[[ Raw data, beginning ]]
===== config.mk =====
export PLATFORM = sky130hd
export DESIGN_NAME = ping_subsys_top
export DESIGN_NICKNAME = d
export VERILOG_FILES = /design/src/ping_cfg_pkg.sv /design/src/ping_fsm_pkg.sv /design/src/ping_lfsr.sv /design/src/ping_timer.sv /design/src/ping_chan.sv /design/src/ping_fail_status.sv /design/src/ping_subsys_top.sv
export SDC_FILE = /design/constraint.sdc
export NUM_CORES = 1
export LEC_CHECK = 0
export BUFFER_PORTS_ARGS = -buffer_cell sky130_fd_sc_hd__buf_2
export CAP_MARGIN = 10
export CORE_UTILIZATION = 35
export DETAILED_ROUTE_END_ITERATION = 10
export MAX_ROUTING_LAYER = met4
export PLACE_DENSITY = 0.62
export SLEW_MARGIN = 25
export SYNTH_ARGS = -nofsm -noshare
export SYNTH_HDL_FRONTEND = slang
export SYNTH_SLANG_ARGS = --single-unit

===== constraint.sdc =====
create_clock -name clk_i -period 2.9 [get_ports clk_i]
set_input_delay 0.29 -clock clk_i [delete_from_list [all_inputs] [get_ports clk_i]]
set_output_delay 0.29 -clock clk_i [all_outputs]
set_load 0.05 [all_outputs]

===== src/ping_cfg_pkg.sv =====
// ping subsystem configuration
// channel counts, counter and LFSR widths, and the vector types that
// carry these sizes between the timer, the channels and the status block

`default_nettype none

package ping_cfg_pkg;

  ////////////////////////////////////////
  // channel counts
  ////////////////////////////////////////

  // alert channels occupy the low channel indices, escalation channels the high ones
  localparam int unsigned NAlerts = 4;
  localparam int unsigned NEscSev = 4;
  localparam int unsigned NChan   = NAlerts + NEscSev;

  ////////////////////////////////////////
  // widths
  ////////////////////////////////////////

  localparam int unsigned PingCntDw = 16;
  localparam int unsigned LfsrDw    = 32;
  localparam int unsigned AlertIdDw = 2;
  localparam int unsigned EscIdDw   = 2;

  // a cycle count for waits and timeouts
  typedef logic [PingCntDw-1:0] ping_cnt_t;
  // LFSR state, also the width of one entropy word
  typedef logic [LfsrDw-1:0]    lfsr_t;
  typedef logic [AlertIdDw-1:0] alert_id_t;
  typedef logic [EscIdDw-1:0]   esc_id_t;
  // one bit per channel of the given kind
  typedef logic [NAlerts-1:0]   alert_vec_t;
  typedef logic [NEscSev-1:0]   esc_vec_t;

endpackage

`default_nettype wire


===== src/ping_fsm_pkg.sv =====
// ping timer state machine definitions
// sparse state encoding, LFSR reset seed and fixed timer constants

`default_nettype none

package ping_fsm_pkg;

  ////////////////////////////////////////
  // state encoding
  ////////////////////////////////////////

  // every pair of codes differs in at least five bits, so a single
  // upset cannot move the machine into another legal state
  typedef enum logic [8:0] {
    InitSt      = 9'b011001011,
    AlertWaitSt = 9'b110000000,
    AlertPingSt = 9'b101110001,
    EscWaitSt   = 9'b010110110,
    EscPingSt   = 9'b000011101,
    FsmErrorSt  = 9'b101101110
  } ping_state_e;

  ////////////////////////////////////////
  // timer constants
  ////////////////////////////////////////

  // both LFSR copies start here, must be nonzero
  localparam ping_cfg_pkg::lfsr_t LfsrSeedDefault = 32'h6b3e_91d5;
  // ORed into each drawn wait to keep pings at least a few cycles apart
  localparam ping_cfg_pkg::ping_cnt_t MinWaitOr = 16'h0004;
  // the reseed timer is this many bits wider than the wait counter
  localparam int unsigned ReseedExtraBits = 3;

endpackage

`default_nettype wire


===== src/ping_lfsr.sv =====
// redundant pseudo random source for the ping timer
// two Galois LFSRs step in lockstep and fold in entropy words,
// any difference between the copies is flagged as an error

`timescale 1ns/1ns
`default_nettype none

module ping_lfsr (
  input  logic                clk_i,
  input  logic                rst_ni,
  input  logic                en_i,
  input  ping_cfg_pkg::lfsr_t entropy_i,
  output ping_cfg_pkg::lfsr_t state_o,
  output logic                err_o
);
  import ping_cfg_pkg::*;
  import ping_fsm_pkg::*;

  lfsr_t lfsr_q [2];

  ////////////////////////////////////////
  // lockstep LFSR copies
  ////////////////////////////////////////

  for (genvar k = 0; k < 2; k++) begin : gen_lfsr
    lfsr_t lfsr_step;
    lfsr_t lfsr_d;

    // right shifting Galois form of x^32 + x^22 + x^2 + x + 1
    assign lfsr_step = {1'b0, lfsr_q[k][LfsrDw-1:1]} ^
                       (lfsr_q[k][0] ? lfsr_t'(32'h8020_0003) : '0);

    // entropy is zero outside a reseed, so the XOR only acts on a transfer
    assign lfsr_d = lfsr_step ^ entropy_i;

    always_ff @(posedge clk_i or negedge rst_ni) begin
      if (!rst_ni) begin
        lfsr_q[k] <= LfsrSeedDefault;
      end else if (en_i) begin
        // an unlucky entropy word could cancel the state, fall back to the seed
        if (lfsr_d == '0) begin
          lfsr_q[k] <= LfsrSeedDefault;
        end else begin
          lfsr_q[k] <= lfsr_d;
        end
      end
    end
  end

  // only copy zero feeds the timer, copy one exists purely as a check
  assign state_o = lfsr_q[0];
  assign err_o   = (lfsr_q[0] != lfsr_q[1]);

  ////////////////////////////////////////
  // assertions
  ////////////////////////////////////////

  // the all zero state would lock up the sequence for good
  lfsr_nonzero_a: assert property (@(posedge clk_i) disable iff (!rst_ni)
    (lfsr_q[0] != '0) && (lfsr_q[1] != '0));

endmodule

`default_nettype wire


===== src/ping_timer.sv =====
// ping timer
// draws a random alert channel and a random pause from the LFSR, pings
// alert and escalation channels in turn and flags missing answers,
// counters and LFSR are duplicated and any disagreement is terminal

`timescale 1ns/1ns
`default_nettype none

module ping_timer (
  input  logic                     clk_i,
  input  logic                     rst_ni,
  input  logic                     en_i,
  output logic                     edn_req_o,
  input  logic                     edn_ack_i,
  input  ping_cfg_pkg::lfsr_t      edn_data_i,
  input  ping_cfg_pkg::alert_vec_t alert_ping_en_i,
  input  ping_cfg_pkg::ping_cnt_t  ping_timeout_cyc_i,
  input  ping_cfg_pkg::ping_cnt_t  wait_cyc_mask_i,
  output ping_cfg_pkg::alert_vec_t alert_ping_req_o,
  output ping_cfg_pkg::esc_vec_t   esc_ping_req_o,
  input  ping_cfg_pkg::alert_vec_t alert_ping_ok_i,
  input  ping_cfg_pkg::esc_vec_t   esc_ping_ok_i,
  output logic                     alert_fail_o,
  output logic                     esc_fail_o,
  output logic                     fsm_err_o
);
  import ping_cfg_pkg::*;
  import ping_fsm_pkg::*;

  logic [PingCntDw+ReseedExtraBits-1:0] reseed_timer_q;
  logic        reseed_en;
  lfsr_t       entropy;
  lfsr_t       lfsr_state;
  logic        lfsr_en;
  logic        lfsr_err;
  alert_id_t   id_to_ping;
  logic        id_vld;
  ping_cnt_t   wait_cyc;
  ping_cnt_t   cnt_q [2];
  esc_id_t     esc_cnt_q [2];
  logic        wait_cnt_load;
  logic        timeout_cnt_load;
  logic        esc_cnt_en;
  logic        timer_expired;
  logic        alert_ping_en;
  logic        esc_ping_en;
  ping_state_e state_d;
  ping_state_e state_q;

  ////////////////////////////////////////
  // reseed timer
  ////////////////////////////////////////

  // the request stays up for as long as the timer sits at zero
  assign edn_req_o = (reseed_timer_q == '0);
  assign reseed_en = edn_req_o & edn_ack_i;

  always_ff @(posedge clk_i or negedge rst_ni) begin
    if (!rst_ni) begin
      reseed_timer_q <= '0;
    end else if (!edn_req_o) begin
      reseed_timer_q <= reseed_timer_q - 1'b1;
    end else if (edn_ack_i) begin
      // roughly every eighth ping on average gets fresh entropy
      reseed_timer_q <= {wait_cyc_mask_i, {ReseedExtraBits{1'b1}}};
    end
  end

  ////////////////////////////////////////
  // random draws
  ////////////////////////////////////////

  assign entropy = reseed_en ? edn_data_i : '0;
  // advance on every counter load so each ping gets a new draw
  assign lfsr_en = reseed_en | wait_cnt_load | timeout_cnt_load;

  ping_lfsr u_ping_lfsr (
    .clk_i     (clk_i),
    .rst_ni    (rst_ni),
    .en_i      (lfsr_en),
    .entropy_i (entropy),
    .state_o   (lfsr_state),
    .err_o     (lfsr_err)
  );

  // the bits above the wait field pick the alert channel
  // the pick is taken when the ping state is entered and held until it is left
  // so that a reseed in the middle of a ping cannot move the request
  always_ff @(posedge clk_i or negedge rst_ni) begin
    if (!rst_ni) begin
      id_to_ping <= '0;
    end else if (timeout_cnt_load) begin
      id_to_ping <= lfsr_state[PingCntDw +: AlertIdDw];
    end
  end

  assign id_vld = alert_ping_en_i[id_to_ping];

  // the mask shortens waits in simulation, the OR keeps a minimum spacing
  assign wait_cyc = (lfsr_state[PingCntDw-1:0] | MinWaitOr) & wait_cyc_mask_i;

  ////////////////////////////////////////
  // duplicated counters
  ////////////////////////////////////////

  assign timer_expired = (cnt_q[0] == '0);

  for (genvar k = 0; k < 2; k++) begin : gen_dup_cnt
    always_ff @(posedge clk_i or negedge rst_ni) begin
      if (!rst_ni) begin
        cnt_q[k]     <= '0;
        esc_cnt_q[k] <= '0;
      end else begin
        if (wait_cnt_load) begin
          cnt_q[k] <= wait_cyc;
        end else if (timeout_cnt_load) begin
          cnt_q[k] <= ping_timeout_cyc_i;
        end else if (cnt_q[k] != '0) begin
          cnt_q[k] <= cnt_q[k] - 1'b1;
        end
        // escalation channels go round robin and not at random
        if (esc_cnt_en) begin
          if (esc_cnt_q[k] == esc_id_t'(NEscSev - 1)) begin
            esc_cnt_q[k] <= '0;
          end else begin
            esc_cnt_q[k] <= esc_cnt_q[k] + 1'b1;
          end
        end
      end
    end
  end

  ////////////////////////////////////////
  // ping state machine
  ////////////////////////////////////////

  assign alert_ping_req_o = alert_vec_t'(alert_ping_en) << id_to_ping;
  assign esc_ping_req_o   = esc_vec_t'(esc_ping_en) << esc_cnt_q[0];
  assign fsm_err_o        = (state_q == FsmErrorSt);

  always_comb begin
    state_d          = state_q;
    wait_cnt_load    = 1'b0;
    timeout_cnt_load = 1'b0;
    esc_cnt_en       = 1'b0;
    alert_ping_en    = 1'b0;
    esc_ping_en      = 1'b0;
    alert_fail_o     = 1'b0;
    esc_fail_o       = 1'b0;

    unique case (state_q)
      // idle until enabled, never entered again afterwards
      InitSt: begin
        if (en_i) begin
          state_d       = AlertWaitSt;
          wait_cnt_load = 1'b1;
        end
      end
      AlertWaitSt: begin
        if (timer_expired) begin
          state_d          = AlertPingSt;
          timeout_cnt_load = 1'b1;
        end
      end
      // a disabled channel is skipped after one cycle without a request
      AlertPingSt: begin
        alert_ping_en = id_vld;
        if (timer_expired || |(alert_ping_ok_i & alert_ping_req_o) || !id_vld) begin
          state_d       = EscWaitSt;
          wait_cnt_load = 1'b1;
          alert_fail_o  = timer_expired & id_vld;
        end
      end
      EscWaitSt: begin
        if (timer_expired) begin
          state_d          = EscPingSt;
          timeout_cnt_load = 1'b1;
        end
      end
      EscPingSt: begin
        esc_ping_en = 1'b1;
        if (timer_expired || |(esc_ping_ok_i & esc_ping_req_o)) begin
          state_d       = AlertWaitSt;
          wait_cnt_load = 1'b1;
          esc_cnt_en    = 1'b1;
          esc_fail_o    = timer_expired;
        end
      end
      // terminal, only a reset leaves it
      FsmErrorSt: begin
        state_d = FsmErrorSt;
      end
      default: begin
        state_d = FsmErrorSt;
      end
    endcase

    // disagreeing copies mean the logic was disturbed
    if (lfsr_err || (cnt_q[0] != cnt_q[1]) || (esc_cnt_q[0] != esc_cnt_q[1])) begin
      state_d = FsmErrorSt;
    end
  end

  always_ff @(posedge clk_i or negedge rst_ni) begin
    if (!rst_ni) begin
      state_q <= InitSt;
    end else begin
      state_q <= state_d;
    end
  end

  ////////////////////////////////////////
  // assertions
  ////////////////////////////////////////

  // at most one channel of either kind is pinged at any time
  ping_req_onehot0_a: assert property (@(posedge clk_i) disable iff (!rst_ni)
    $onehot0({alert_ping_req_o, esc_ping_req_o}));

  // the round robin index always points at a real escalation channel
  esc_ping_onehot_a: assert property (@(posedge clk_i) disable iff (!rst_ni)
    (state_q == EscPingSt) |-> $onehot(esc_ping_req_o));

endmodule

`default_nettype wire


===== src/ping_chan.sv =====
// ping channel
// turns a ping request level into a one cycle ping strobe and sorts
// the acknowledges that come back into expected and spurious ones

`timescale 1ns/1ns
`default_nettype none

module ping_chan (
  input  logic clk_i,
  input  logic rst_ni,
  input  logic req_i,
  input  logic ack_i,
  output logic ping_o,
  output logic ok_o,
  output logic spurious_o
);

  logic req_q;
  logic req_rise;
  logic pending_q;

  // a new ping starts on the rising edge of the request
  assign req_rise = req_i & ~req_q;

  always_ff @(posedge clk_i or negedge rst_ni) begin
    if (!rst_ni) begin
      req_q      <= 1'b0;
      ping_o     <= 1'b0;
      pending_q  <= 1'b0;
      ok_o       <= 1'b0;
      spurious_o <= 1'b0;
    end else begin
      req_q  <= req_i;
      ping_o <= req_rise;

      // the ping stays outstanding until answered or withdrawn by the timer
      if (req_rise) begin
        pending_q <= 1'b1;
      end else if (ack_i || !req_i) begin
        pending_q <= 1'b0;
      end

      // only an answer to an outstanding ping counts as ok
      ok_o       <= ack_i & pending_q;
      spurious_o <= ack_i & ~pending_q;
    end
  end

  ////////////////////////////////////////
  // assertions
  ////////////////////////////////////////

  // the responder answers with a single cycle strobe and no back-pressure
  ack_strobe_a: assert property (@(posedge clk_i) disable iff (!rst_ni)
    ack_i |=> !ack_i);

endmodule

`default_nettype wire


===== src/ping_fail_status.sv =====
// ping failure status
// collects timeouts, spurious acknowledges and the timer error into
// sticky flags, the error flag survives a clear

`timescale 1ns/1ns
`default_nettype none

module ping_fail_status (
  input  logic                           clk_i,
  input  logic                           rst_ni,
  input  logic                           clr_i,
  input  logic                           alert_fail_i,
  input  logic                           esc_fail_i,
  input  logic                           fsm_err_i,
  input  logic [ping_cfg_pkg::NChan-1:0] spurious_i,
  output logic                           alert_fail_o,
  output logic                           esc_fail_o,
  output logic                           spurious_o,
  output logic                           fsm_err_o
);

  logic spurious_any;

  // any channel may report an unexpected acknowledge
  assign spurious_any = |spurious_i;

  always_ff @(posedge clk_i or negedge rst_ni) begin
    if (!rst_ni) begin
      alert_fail_o <= 1'b0;
      esc_fail_o   <= 1'b0;
      spurious_o   <= 1'b0;
      fsm_err_o    <= 1'b0;
    end else begin
      // an event in the clear cycle itself is still recorded
      alert_fail_o <= (alert_fail_o & ~clr_i) | alert_fail_i;
      esc_fail_o   <= (esc_fail_o & ~clr_i) | esc_fail_i;
      spurious_o   <= (spurious_o & ~clr_i) | spurious_any;
      // the timer error is terminal so its flag ignores the clear
      fsm_err_o    <= fsm_err_o | fsm_err_i;
    end
  end

  ////////////////////////////////////////
  // assertions
  ////////////////////////////////////////

  // the timer never leaves its error state so its error input never drops again
  fsm_err_terminal_a: assert property (@(posedge clk_i) disable iff (!rst_ni)
    fsm_err_i |=> fsm_err_i);

endmodule

`default_nettype wire


===== src/ping_subsys_top.sv =====
// ping liveness checker top level
// the timer requests pings, eight channels talk to the responders and
// the status block gathers all failures

`timescale 1ns/1ns
`default_nettype none

module ping_subsys_top (
  input  logic                           clk_i,
  input  logic                           rst_ni,
  input  logic                           en_i,
  input  logic                           clr_i,
  input  logic                           edn_ack_i,
  input  ping_cfg_pkg::lfsr_t            edn_data_i,
  input  ping_cfg_pkg::alert_vec_t       alert_ping_en_i,
  input  ping_cfg_pkg::ping_cnt_t        ping_timeout_cyc_i,
  input  ping_cfg_pkg::ping_cnt_t        wait_cyc_mask_i,
  input  logic [ping_cfg_pkg::NChan-1:0] ack_i,
  output logic                           edn_req_o,
  output logic [ping_cfg_pkg::NChan-1:0] ping_o,
  output logic                           alert_fail_o,
  output logic                           esc_fail_o,
  output logic                           spurious_o,
  output logic                           fsm_err_o
);
  import ping_cfg_pkg::*;

  alert_vec_t       alert_ping_req;
  alert_vec_t       alert_ping_ok;
  esc_vec_t         esc_ping_req;
  esc_vec_t         esc_ping_ok;
  logic [NChan-1:0] chan_req;
  logic [NChan-1:0] chan_ok;
  logic [NChan-1:0] chan_spurious;
  logic             alert_fail;
  logic             esc_fail;
  logic             fsm_err;

  ping_timer u_ping_timer (
    .clk_i              (clk_i),
    .rst_ni             (rst_ni),
    .en_i               (en_i),
    .edn_req_o          (edn_req_o),
    .edn_ack_i          (edn_ack_i),
    .edn_data_i         (edn_data_i),
    .alert_ping_en_i    (alert_ping_en_i),
    .ping_timeout_cyc_i (ping_timeout_cyc_i),
    .wait_cyc_mask_i    (wait_cyc_mask_i),
    .alert_ping_req_o   (alert_ping_req),
    .esc_ping_req_o     (esc_ping_req),
    .alert_ping_ok_i    (alert_ping_ok),
    .esc_ping_ok_i      (esc_ping_ok),
    .alert_fail_o       (alert_fail),
    .esc_fail_o         (esc_fail),
    .fsm_err_o          (fsm_err)
  );

  // alerts sit in the low channel bits, escalations above them
  assign chan_req      = {esc_ping_req, alert_ping_req};
  assign alert_ping_ok = chan_ok[NAlerts-1:0];
  assign esc_ping_ok   = chan_ok[NChan-1:NAlerts];

  for (genvar i = 0; i < NChan; i++) begin : gen_chan
    ping_chan u_ping_chan (
      .clk_i      (clk_i),
      .rst_ni     (rst_ni),
      .req_i      (chan_req[i]),
      .ack_i      (ack_i[i]),
      .ping_o     (ping_o[i]),
      .ok_o       (chan_ok[i]),
      .spurious_o (chan_spurious[i])
    );
  end

  ping_fail_status u_ping_fail_status (
    .clk_i        (clk_i),
    .rst_ni       (rst_ni),
    .clr_i        (clr_i),
    .alert_fail_i (alert_fail),
    .esc_fail_i   (esc_fail),
    .fsm_err_i    (fsm_err),
    .spurious_i   (chan_spurious),
    .alert_fail_o (alert_fail_o),
    .esc_fail_o   (esc_fail_o),
    .spurious_o   (spurious_o),
    .fsm_err_o    (fsm_err_o)
  );

endmodule

`default_nettype wire


==> results.md <==
- Post-synth ARST share: 1.00
- Worst min path class: in2reg
- Sequential area share after synthesis: 0.404
- Critical path startpoint category: flop
- GRT Total Usage: 0.225
- CP Data Arrival Time: 3.18 ns
- Final core occ: 0.421
- Int Pwr: 0.00466 W
- RSZ-0062 raised after global routing: true
- Row Count: 64
- Cells after DPL: 1680
- Final Slew Violations: 0
- Syn Std Cell Area: 10900 um^2
- Crit-path cells: inv_2 -> ha_2 -> or4b_4 -> nor4_4 -> buf_4 -> o21ai_2 -> and3_4 -> buf_4 -> nand3_4 -> buf_4 -> clkbuf_16 -> nor2_1 -> a21oi_1
- DR vias: 9513
- Routability cong.: 0.965
- Leakage: 5.33 nW
- CP required: 3.28 ns
- Status: completed
- CTS tree: done
- Crit path kind: reg2reg
- Port bufs: 93
- Min Tclk post-route: 2.80 ns
- Die H: 178 um
- Max FO, Critical Path: 20
- Starting Density: 0.356
- Initial antenna violation count: 0
- Area grow syn2layout: 18.1%
- Most common cell after layout, fill and taps aside: dfrtp_1
- DRT Pass-1 Iters: 5
- Yosys reg bits: 174
- Die width: 178 um
- Antenna fix cells: 0
- Synth cell types: 71
- Clk buf depth: 2
- Placed Area: 12000 um^2
- FMAX: 357 MHz
- Most frequent cells in the layout: dfrtp_1, xnor2_1, nor2_1, nand2_1, buf_2
- Final Hold Vio Count: 0
- Final cell count without fillers: 1721
- Synth top area cells: dfrtp_1, xnor2_1, dfstp_2
- Post-synth EDFFs: 0
- CTS buffer count: 17
- Max Cap Violations: 0
- Sw power: 0.00251 W
- CTS Sinks: 174
- Via/cell ratio: 5.53
- Iteration-0 DRC count of the detailed router: 826
- Fraction of layout instances using a drive strength above 1: 0.211
- Root Driver: clkbuf_16
- Post-DP HPWL: 25800 um
- First-pass GRT wire length: 52600 um
- Wirelength, routed: 34800 um
- Crit-path leading delay family: simple AND/OR/NAND/NOR gates
- Least-Margin Pin Slew: 0.559 ns
- Clk_skew: 0.0146 ns
- Slowest-stage cell, CP: or4b_4
- Largest net degree at the start of global routing: 74
- Worst vdd ir: 374 uV
- Pwr dens: 556 nW/um^2
- Synthesized area per cell: 8.86 um^2
- Nets: 1399
- DRC: 0
- Prevailing post-synth register cell: dfrtp_1
- Crit path capture type: flop
- Hold WS: 0.0653 ns
- Die area: 31900 um^2
- Worst relative slew slack: 0.625
- Post-DRT Antenna Nets: 0
- Mapped Nets: 1317
- Core Area: 30600 um^2
- Worst skew pair latency: 0.45 ns
- WP buf/inv: 5
- Synth top area share: 0.305
- Clk pin slew, worst setup/hold paths: 0.09 ns
- Worst path most repeated cell: buf_4
- Area leader, netlist: dfrtp_1
- Yosys warning count: 0
- Final period utilization: 0.966
- H-tree lvl count: 4
- Finished Cell Area: 12900 um^2
- Count of final setup violators: 0
- Power share of the clock group: 0.355
- Remaining Overflow, GRT: 0
- Sw Ratio: 0.350
- Slowest cell delay on critical path: 0.51 ns
- WL/cell: 20.2 um
- Gate power share: 0.213
- Synth Instances: 1230
- Number of global-route vias before repair: 8978
- Seq pwr share: 0.432
- # IOs: 94
- Final setup TNS: 0 ns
[[ Raw data, end ]]
What to work on: Review the entries above and return every line where "channels" appears.

Response to the task:
// carry these sizes between the timer, the channels and the status block
  // alert channels occupy the low channel indices, escalation channels the high ones
// alert and escalation channels in turn and flags missing answers,
        // escalation channels go round robin and not at random
// the timer requests pings, eight channels talk to the responders and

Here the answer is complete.